Educational Effects of Eugenics:
The legacy of eugenics is evident in the continued use of standardized testing and tracking systems that categorize students based on their academic performance. Nowadays, teachers' practices still deal with issues of equity, inclusion, and the stigmatization of students based on perceived intellectual abilities.
The academic performance of newcomer immigrant students in grades K-12 is measured in the English language. This practice, as stated before, ignores their background knowledge, linguistic skills, and academic achievements since the student cannot fully comprehend what the test is asking. IQ testing and similar scales are still in use to assess the special needs of students with perceived learning and physical disabilities. Aptitude tests such as the SAT are part of the metrics used to determine entrance to institutions of higher learning.
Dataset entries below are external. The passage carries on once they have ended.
--- config.mk ---
export PLATFORM = sky130hd
export DESIGN_NAME = uart_word_feeder
export DESIGN_NICKNAME = d
export VERILOG_FILES = /design/src/rtl/uart_word_feeder.sv
export SDC_FILE = /design/constraint.sdc
export NUM_CORES = 1
export LEC_CHECK = 0
export CAP_MARGIN = 20
export CORE_ASPECT_RATIO = 1.1
export CORE_MARGIN = 2
export CORE_UTILIZATION = 64
export CTS_BUF_LIST = sky130_fd_sc_hd__clkbuf_8
export DETAILED_ROUTE_END_ITERATION = 12
export GPL_ROUTABILITY_DRIVEN = 1
export MAX_ROUTING_LAYER = met4
export PLACE_DENSITY = 0.82
export SETUP_SLACK_MARGIN = 0.1
export SLEW_MARGIN = 20
export SYNTH_ARGS = -nofsm -noshare
export SYNTH_HDL_FRONTEND = slang
export SYNTH_SLANG_ARGS = --single-unit
export TNS_END_PERCENT = 5
--- constraint.sdc ---
create_clock -name clk -period 4.8 [get_ports clk]
set_input_delay 0.96 -clock clk [delete_from_list [all_inputs] [get_ports clk]]
set_output_delay 0.96 -clock clk [all_outputs]
set_load 0.01 [all_outputs]
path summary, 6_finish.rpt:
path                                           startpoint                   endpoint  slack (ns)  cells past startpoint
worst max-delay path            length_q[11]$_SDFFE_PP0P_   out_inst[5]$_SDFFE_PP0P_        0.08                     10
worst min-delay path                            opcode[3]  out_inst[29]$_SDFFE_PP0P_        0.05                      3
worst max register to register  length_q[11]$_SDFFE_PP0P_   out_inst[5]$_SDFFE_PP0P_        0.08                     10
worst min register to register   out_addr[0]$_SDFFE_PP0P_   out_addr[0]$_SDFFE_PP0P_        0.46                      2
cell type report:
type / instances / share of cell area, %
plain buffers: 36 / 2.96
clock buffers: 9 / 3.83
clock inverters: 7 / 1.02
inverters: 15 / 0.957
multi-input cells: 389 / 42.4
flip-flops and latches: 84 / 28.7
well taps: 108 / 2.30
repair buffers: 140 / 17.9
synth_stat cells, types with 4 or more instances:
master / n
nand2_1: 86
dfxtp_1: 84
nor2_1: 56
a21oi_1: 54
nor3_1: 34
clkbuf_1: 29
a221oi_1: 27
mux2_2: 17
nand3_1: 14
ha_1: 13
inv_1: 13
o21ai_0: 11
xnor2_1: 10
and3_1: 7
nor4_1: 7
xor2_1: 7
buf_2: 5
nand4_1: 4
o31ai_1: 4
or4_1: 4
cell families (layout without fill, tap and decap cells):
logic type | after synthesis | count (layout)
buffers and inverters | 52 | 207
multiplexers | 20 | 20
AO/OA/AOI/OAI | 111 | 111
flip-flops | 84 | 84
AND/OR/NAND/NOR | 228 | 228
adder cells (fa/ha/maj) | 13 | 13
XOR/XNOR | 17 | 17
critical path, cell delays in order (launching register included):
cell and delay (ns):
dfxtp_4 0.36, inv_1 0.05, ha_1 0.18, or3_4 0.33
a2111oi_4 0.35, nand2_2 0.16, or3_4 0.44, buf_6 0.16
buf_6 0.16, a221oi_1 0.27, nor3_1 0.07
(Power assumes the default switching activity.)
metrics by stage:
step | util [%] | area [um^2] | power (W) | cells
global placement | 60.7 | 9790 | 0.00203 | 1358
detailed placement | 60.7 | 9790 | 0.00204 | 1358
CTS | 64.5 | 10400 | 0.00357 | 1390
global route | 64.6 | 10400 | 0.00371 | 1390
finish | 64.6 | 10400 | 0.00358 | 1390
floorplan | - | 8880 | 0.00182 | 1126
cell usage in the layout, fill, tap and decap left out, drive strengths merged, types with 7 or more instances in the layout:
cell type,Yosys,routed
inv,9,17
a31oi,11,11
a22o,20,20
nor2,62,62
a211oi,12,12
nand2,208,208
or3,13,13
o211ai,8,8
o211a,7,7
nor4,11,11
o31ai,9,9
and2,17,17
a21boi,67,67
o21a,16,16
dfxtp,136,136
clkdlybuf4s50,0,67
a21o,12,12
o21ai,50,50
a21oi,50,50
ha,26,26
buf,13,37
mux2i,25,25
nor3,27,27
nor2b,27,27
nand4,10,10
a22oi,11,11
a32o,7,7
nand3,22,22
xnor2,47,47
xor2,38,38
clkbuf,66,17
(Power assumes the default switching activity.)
--- config.mk ---
export PLATFORM = sky130hd
export DESIGN_NAME = cam_config_sequencer
export DESIGN_NICKNAME = d
export VERILOG_FILES = /design/src/rtl/cam_config_sequencer.sv
export SDC_FILE = /design/constraint.sdc
export NUM_CORES = 1
export LEC_CHECK = 0
export CAP_MARGIN = 10
export CORE_UTILIZATION = 40
export DETAILED_ROUTE_END_ITERATION = 6
export PLACE_DENSITY = 0.65
export SKIP_CTS_REPAIR_TIMING = 1
export SLEW_MARGIN = 20
export SYNTH_ARGS = -nofsm -noshare
export SYNTH_HDL_FRONTEND = slang
export SYNTH_SLANG_ARGS = --single-unit
export TNS_END_PERCENT = 1
--- constraint.sdc ---
create_clock -name clk -period 3.4 [get_ports clk]
set_clock_uncertainty 0.1 [all_clocks]
set_input_delay 0.34 -clock clk [delete_from_list [all_inputs] [get_ports clk]]
set_output_delay 0.34 -clock clk [all_outputs]
set_load 0.02 [all_outputs]
--- src/rtl/cam_config_sequencer.sv ---
// Camera power-up and register-table configuration sequencer.
// Sequences the power_down and reset pins, then walks a {reg,val} table and
// issues each entry as a write request to an SCCB master, retrying on NACK.
module cam_config_sequencer #(
  parameter logic [7:0]  DEV_ADDR    = 8'h42,
  parameter int unsigned ROM_AW      = 8,
  parameter int unsigned PWRUP_CYC   = 250_000,
  parameter int unsigned RST_CYC     = 25_000,
  parameter int unsigned POSTRST_CYC = 250_000,
  parameter int unsigned DELAY_CYC   = 250_000,
  parameter int unsigned MAX_RETRY   = 3
) (
  input  logic              clk,
  input  logic              rst_n,
  input  logic              start,
  output logic              cam_pwdn,
  output logic              cam_rst_n,
  output logic [ROM_AW-1:0] rom_addr,
  input  logic [15:0]       rom_data,
  output logic              req_valid,
  input  logic              req_ready,
  output logic [7:0]        req_dev,
  output logic [7:0]        req_reg,
  output logic [7:0]        req_val,
  input  logic              rsp_valid,
  input  logic              rsp_nack,
  output logic              busy,
  output logic              done,
  output logic              error,
  output logic [ROM_AW-1:0] err_idx
);

  localparam int unsigned MAX_A   = (PWRUP_CYC > RST_CYC) ? PWRUP_CYC : RST_CYC;
  localparam int unsigned MAX_B   = (POSTRST_CYC > DELAY_CYC) ? POSTRST_CYC : DELAY_CYC;
  localparam int unsigned MAX_CYC = (MAX_A > MAX_B) ? MAX_A : MAX_B;
  localparam int unsigned CW      = $clog2(MAX_CYC + 1);
  localparam int unsigned RW      = (MAX_RETRY > 0) ? $clog2(MAX_RETRY + 1) : 1;

  localparam logic [CW-1:0]     PWRUP_LAST   = CW'(PWRUP_CYC - 1);
  localparam logic [CW-1:0]     RST_LAST     = CW'(RST_CYC - 1);
  localparam logic [CW-1:0]     POSTRST_LAST = CW'(POSTRST_CYC - 1);
  localparam logic [CW-1:0]     DELAY_LAST   = CW'(DELAY_CYC - 1);
  localparam logic [RW-1:0]     RETRY_MAX    = RW'(MAX_RETRY);
  localparam logic [ROM_AW-1:0] LAST_ADDR    = '1;
  localparam logic [15:0]       END_WORD     = 16'hFFFF;
  localparam logic [15:0]       DELAY_WORD   = 16'hFFF0;

  typedef enum logic [3:0] {
    S_IDLE, S_PWRUP, S_RSTA, S_RSTW, S_FETCH, S_DECODE,
    S_ISSUE, S_WAITR, S_DLY, S_FIN, S_ERR
  } state_t;

  state_t          state, state_next;
  logic [CW-1:0]   cnt;
  logic [RW-1:0]   retry;
  logic            auto_start;
  logic            go;
  logic            at_last;
  logic            counting;

  assign go       = start | auto_start;
  assign at_last  = (rom_addr == LAST_ADDR);
  assign counting = (state == S_PWRUP) || (state == S_RSTA) ||
                    (state == S_RSTW)  || (state == S_DLY);

  // Auto-start: the first cycle after reset release behaves like a start pulse
  always_ff @(posedge clk or negedge rst_n) begin
    if (!rst_n) auto_start <= 1'b1;
    else        auto_start <= 1'b0;
  end

  // State register
  always_ff @(posedge clk or negedge rst_n) begin
    if (!rst_n) state <= S_IDLE;
    else        state <= state_next;
  end

  // Next-state selection
  always_comb begin
    state_next = state;
    case (state)
      S_IDLE, S_FIN, S_ERR: if (go) state_next = S_PWRUP;
      S_PWRUP:  if (cnt == PWRUP_LAST)   state_next = S_RSTA;
      S_RSTA:   if (cnt == RST_LAST)     state_next = S_RSTW;
      S_RSTW:   if (cnt == POSTRST_LAST) state_next = S_FETCH;
      S_FETCH:  state_next = S_DECODE;
      S_DECODE: begin
        if (rom_data == END_WORD)        state_next = S_FIN;
        else if (rom_data == DELAY_WORD) state_next = S_DLY;
        else                             state_next = S_ISSUE;
      end
      S_ISSUE:  if (req_ready) state_next = S_WAITR;
      S_WAITR: begin
        if (rsp_valid) begin
          if (!rsp_nack)               state_next = at_last ? S_FIN : S_FETCH;
          else if (retry == RETRY_MAX) state_next = S_ERR;
          else                         state_next = S_ISSUE;
        end
      end
      S_DLY:    if (cnt == DELAY_LAST) state_next = at_last ? S_FIN : S_FETCH;
      default:  state_next = S_IDLE;
    endcase
  end

  // Pin and status outputs decoded straight from state so reset clears them at once
  always_comb begin
    cam_pwdn  = 1'b0;
    cam_rst_n = 1'b1;
    req_valid = 1'b0;
    busy      = 1'b1;
    done      = 1'b0;
    error     = 1'b0;
    case (state)
      S_IDLE:  begin cam_pwdn = 1'b1; busy = 1'b0; end
      S_RSTA:  cam_rst_n = 1'b0;
      S_ISSUE: req_valid = 1'b1;
      S_FIN:   begin busy = 1'b0; done = 1'b1; end
      S_ERR:   begin busy = 1'b0; error = 1'b1; end
      default: ;
    endcase
  end

  // Wait counter: restarts at 0 on each state entry, only runs in timed states
  always_ff @(posedge clk or negedge rst_n) begin
    if (!rst_n)                              cnt <= '0;
    else if (counting && state_next == state) cnt <= cnt + 1'b1;
    else                                     cnt <= '0;
  end

  // Table pointer, retry count, request fields and failing index
  always_ff @(posedge clk or negedge rst_n) begin
    if (!rst_n) begin
      rom_addr <= '0;
      retry    <= '0;
      req_dev  <= '0;
      req_reg  <= '0;
      req_val  <= '0;
      err_idx  <= '0;
    end else begin
      case (state)
        S_IDLE, S_FIN, S_ERR: begin
          if (go) begin
            rom_addr <= '0;
            retry    <= '0;
          end
        end
        S_DECODE: begin
          if (rom_data != END_WORD && rom_data != DELAY_WORD) begin
            req_dev <= DEV_ADDR;
            req_reg <= rom_data[15:8];
            req_val <= rom_data[7:0];
          end
        end
        S_WAITR: begin
          if (rsp_valid) begin
            if (!rsp_nack) begin
              retry <= '0;
              // The last table slot finishes in place; the pointer never wraps
              if (!at_last) rom_addr <= rom_addr + 1'b1;
            end else if (retry == RETRY_MAX) begin
              err_idx <= rom_addr;
            end else begin
              retry <= retry + 1'b1;
            end
          end
        end
        S_DLY: begin
          if (cnt == DELAY_LAST && !at_last) rom_addr <= rom_addr + 1'b1;
        end
        default: ;
      endcase
    end
  end

endmodule
==> impl_metrics.yaml <==
outcome:
  status: "completed"
timing:
  setup_viol: 0
  slew_violations: 0
  worst_pin_slew_ns: 0.814
  fin_crit_ns: 2.88
  timing.fmax_mhz: 347
  max-slew-margin-rel: 0.456
  rsz0062_at_grt: "no"
  hold_ws_ns: 0.370
  fin_crit_sh: 0.846
  finalHoldViolations: 0
  setup_tns_ns: 0
drt:
  via_per_inst: 5.37
  dr.pass1.iters: 5
  drt_iter0_drc: 193
  drc: 0
  vias: 2585
  drt-total-wl_mm: 7.14
  ant_nets: 0
  wire_per_inst_um: 14.8
power:
  finalPower_mw: 1.54
  switching_share: 0.278
  powerDensity_nw_per_um2: 375
  peakVddDrop_v: 0.000212
  switchingPower_mw: 0.426
  pwr-share-seq: 0.500
  combPwrFrac: 0.138
  intPower_mw: 1.11
  leakagePower_nw: 1.60
  p_clk_frac: 0.362
yosys:
  synthArstFlopShare: 1.00
  synth_seq_cells: 58
  syn-mean-instance-area_um2: 10.4
  synth_cells: 312
  syn_area_um2: 3230
  synth_edf_count: 0
  ys_seq_area_frac: 0.449
  synth_cell_types: 60
  synthFlopType: "dfrtp_1"
  ys_warn_count: 0
worst_setup_path:
  crit_path_start_kind: "flop"
  crit_path_max_fanout: 7
  required_ns: 3.54
  r2r_cells: 7
  worstReg2RegStart: "cnt[4]"
  critPathLaunch: "cnt[4]"
  worstSetupPathType: "reg -> reg"
  worstPathArrival_ns: 3.02
  crit_end: "cnt[17]"
  worstReg2RegEnd: "cnt[17]"
  ff2ff_setup_slack_ns: 0.52
  end_kind: "flop"
final_layout:
  final_cell_mix: "60 x clkdlybuf4s50_1, 57 x dfrtp_1, 21 x nor2_1"
  largest_reg_flops: 18
  syn2layout_area_growth_pct: 26.6
  final_common_cell: "clkdlybuf4s50_1"
  top_register: "cnt"
  nets: 399
  antennaDiodeCount: 0
  drive_gt1_frac: 0.145
global_route:
  grt_pass1_wl_mm: 12.1
  overflow: 0
  grt_usage: 0.183
  grt_pass1_vias: 2512
  antenna_found_initial: 0
  grt_max_degree: 49
place:
  gpl.final_weighted_congestion: 0.764
  hpwl_mm: 5.12
  portBuffers: 61
die:
  die_w_um: 91.9
  row_count: 32
  core_um2: 7770
  die_y_um: 91.9
  initial_core_util: 0.416
  ios: 68
  dieArea_um2: 8440
clock_tree:
  htreeDepth: 3
  cts_root_buf: "clkbuf_8"
  cts_buffer_depth: 2
  cts_made_buffers: 9
  cts_tree: "done"
  clk_pin_slew_ns: 0.07
  clk_latency_ns: 0.33
  cts_sinks: 58
flow_run:
  cap_violations: 0
hold_path:
  hold_path.class: "reg -> reg"
worst max-delay path: stages (launching register included):
cell	delay, ns
dfrtp_1	0.45
or4_4	0.60
nor4_4	0.22
nand2_1	0.16
mux2i_1	0.27
nand4_1	0.42
buf_4	0.33
a211oi_1	0.23
worst min path at each step:
stage / startpoint / end / cells after the start / slack (ns)
2_1_floorplan: rst_n / cnt[0] / 0 / -0.06
3_3_place_gp: cnt[0] / cnt[0] / 1 / 0.35
3_5_place_dp: cnt[0] / cnt[0] / 1 / 0.36
4_1_cts: rst_n / retry[0] / 1 / 0.13
5_1_grt: cnt[0] / cnt[0] / 1 / 0.39
6_report: cnt[0] / cnt[0] / 1 / 0.37
cell usage after synthesis (2+ instances only):
| cell | n | area [µm²] |
|---|---|---|
| or4_1 | 6 | 45.0 |
| nand2b_1 | 4 | 25.0 |
| nor3_1 | 8 | 40.0 |
| nand3_1 | 10 | 50.1 |
| nor4_1 | 2 | 12.5 |
| clkbuf_1 | 8 | 30.0 |
| nand2_1 | 18 | 67.6 |
| a211oi_1 | 6 | 45.0 |
| a211oi_2 | 10 | 125 |
| ha_1 | 3 | 37.5 |
| dfrtp_1 | 57 | 1430 |
| xnor2_1 | 8 | 70.1 |
| o41ai_1 | 2 | 17.5 |
| nand4_1 | 19 | 119 |
| nor4bb_1 | 2 | 20.0 |
| buf_4 | 9 | 67.6 |
| inv_1 | 11 | 41.3 |
| o21bai_1 | 2 | 15.0 |
| mux2_2 | 10 | 113 |
| o21ai_1 | 2 | 10.0 |
| o31ai_1 | 7 | 52.6 |
| or4b_1 | 3 | 30.0 |
| nand4b_1 | 2 | 17.5 |
| o21ai_0 | 7 | 35.0 |
| nor2_1 | 21 | 78.8 |
| and2_1 | 2 | 12.5 |
| xor2_1 | 9 | 78.8 |
| or3_1 | 2 | 12.5 |
| buf_2 | 5 | 25.0 |
| inv_2 | 2 | 7.51 |
| mux2_1 | 14 | 158 |
| and3_1 | 3 | 18.8 |
| a21oi_1 | 10 | 50.1 |
| a31o_2 | 2 | 17.5 |
cell type report:
| type | instances | area, µm² |
|---|---|---|
| well taps | 102 | 128 |
| repair buffers | 69 | 671 |
| fillers | 742 | 3670 |
| flip-flops and latches | 58 | 1450 |
| clock inverters | 5 | 30.0 |
| clock buffers | 11 | 141 |
| inverters | 13 | 48.8 |
| multi-input cells | 223 | 1620 |
power by group through the flow:
stage / clock network, mW / registers, mW / logic, mW
floorplan: 0 / 0.784 / 0.117
global placement: 0 / 0.778 / 0.211
detailed placement: 0 / 0.778 / 0.214
CTS: 0.579 / 0.766 / 0.214
global route: 0.611 / 0.772 / 0.234
finish: 0.556 / 0.768 / 0.212
kinds of logic after synthesis:
group,after synthesis,share of synthesized area
simple gates,113,0.202
buf+inv,37,0.0557
other cells,1,0.00116
flops,58,0.449
compound gates,58,0.148
xor+xnor,17,0.0461
fa+ha+maj,3,0.0116
mux,25,0.0867
per-layer routing:
metal / part of all wire / up-vias / global-route usage
met2: 0.49 / 68 / 0.293
met1: 0.45 / 1245 / 0.237
met5: 0 / - / 0
li1: - / 1265 / -
met3: 0.049 / 7 / 0.0522
met4: 0.014 / 0 / 0.0612
through the flow:
stage	util	cells	instance area (µm²)	setup slack (ns)
2_1_floorplan	-	318	3250	0.823
3_3_place_gp	0.503	464	3910	0.536
3_5_place_dp	0.503	464	3910	0.403
4_1_cts	0.525	480	4080	0.518
5_1_grt	0.527	481	4090	0.319
6_report	0.527	481	4090	0.522
(Power assumes the default switching activity.)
Critics argue that standardized tests often fail to account for cultural and environmental factors that influence student performance, leading to biased outcomes. Decisions about school funding and allocation of resources are often based on the results of the state's mandatory standardized assessments.
A look into the legacy of eugenics in education draws attention to the importance of monitoring the evidence being used to shape today's educational policies. It is a call to ensure that all students, regardless of their perceived genetic or intellectual qualities, are given equal opportunities to succeed and thrive in a just and inclusive society.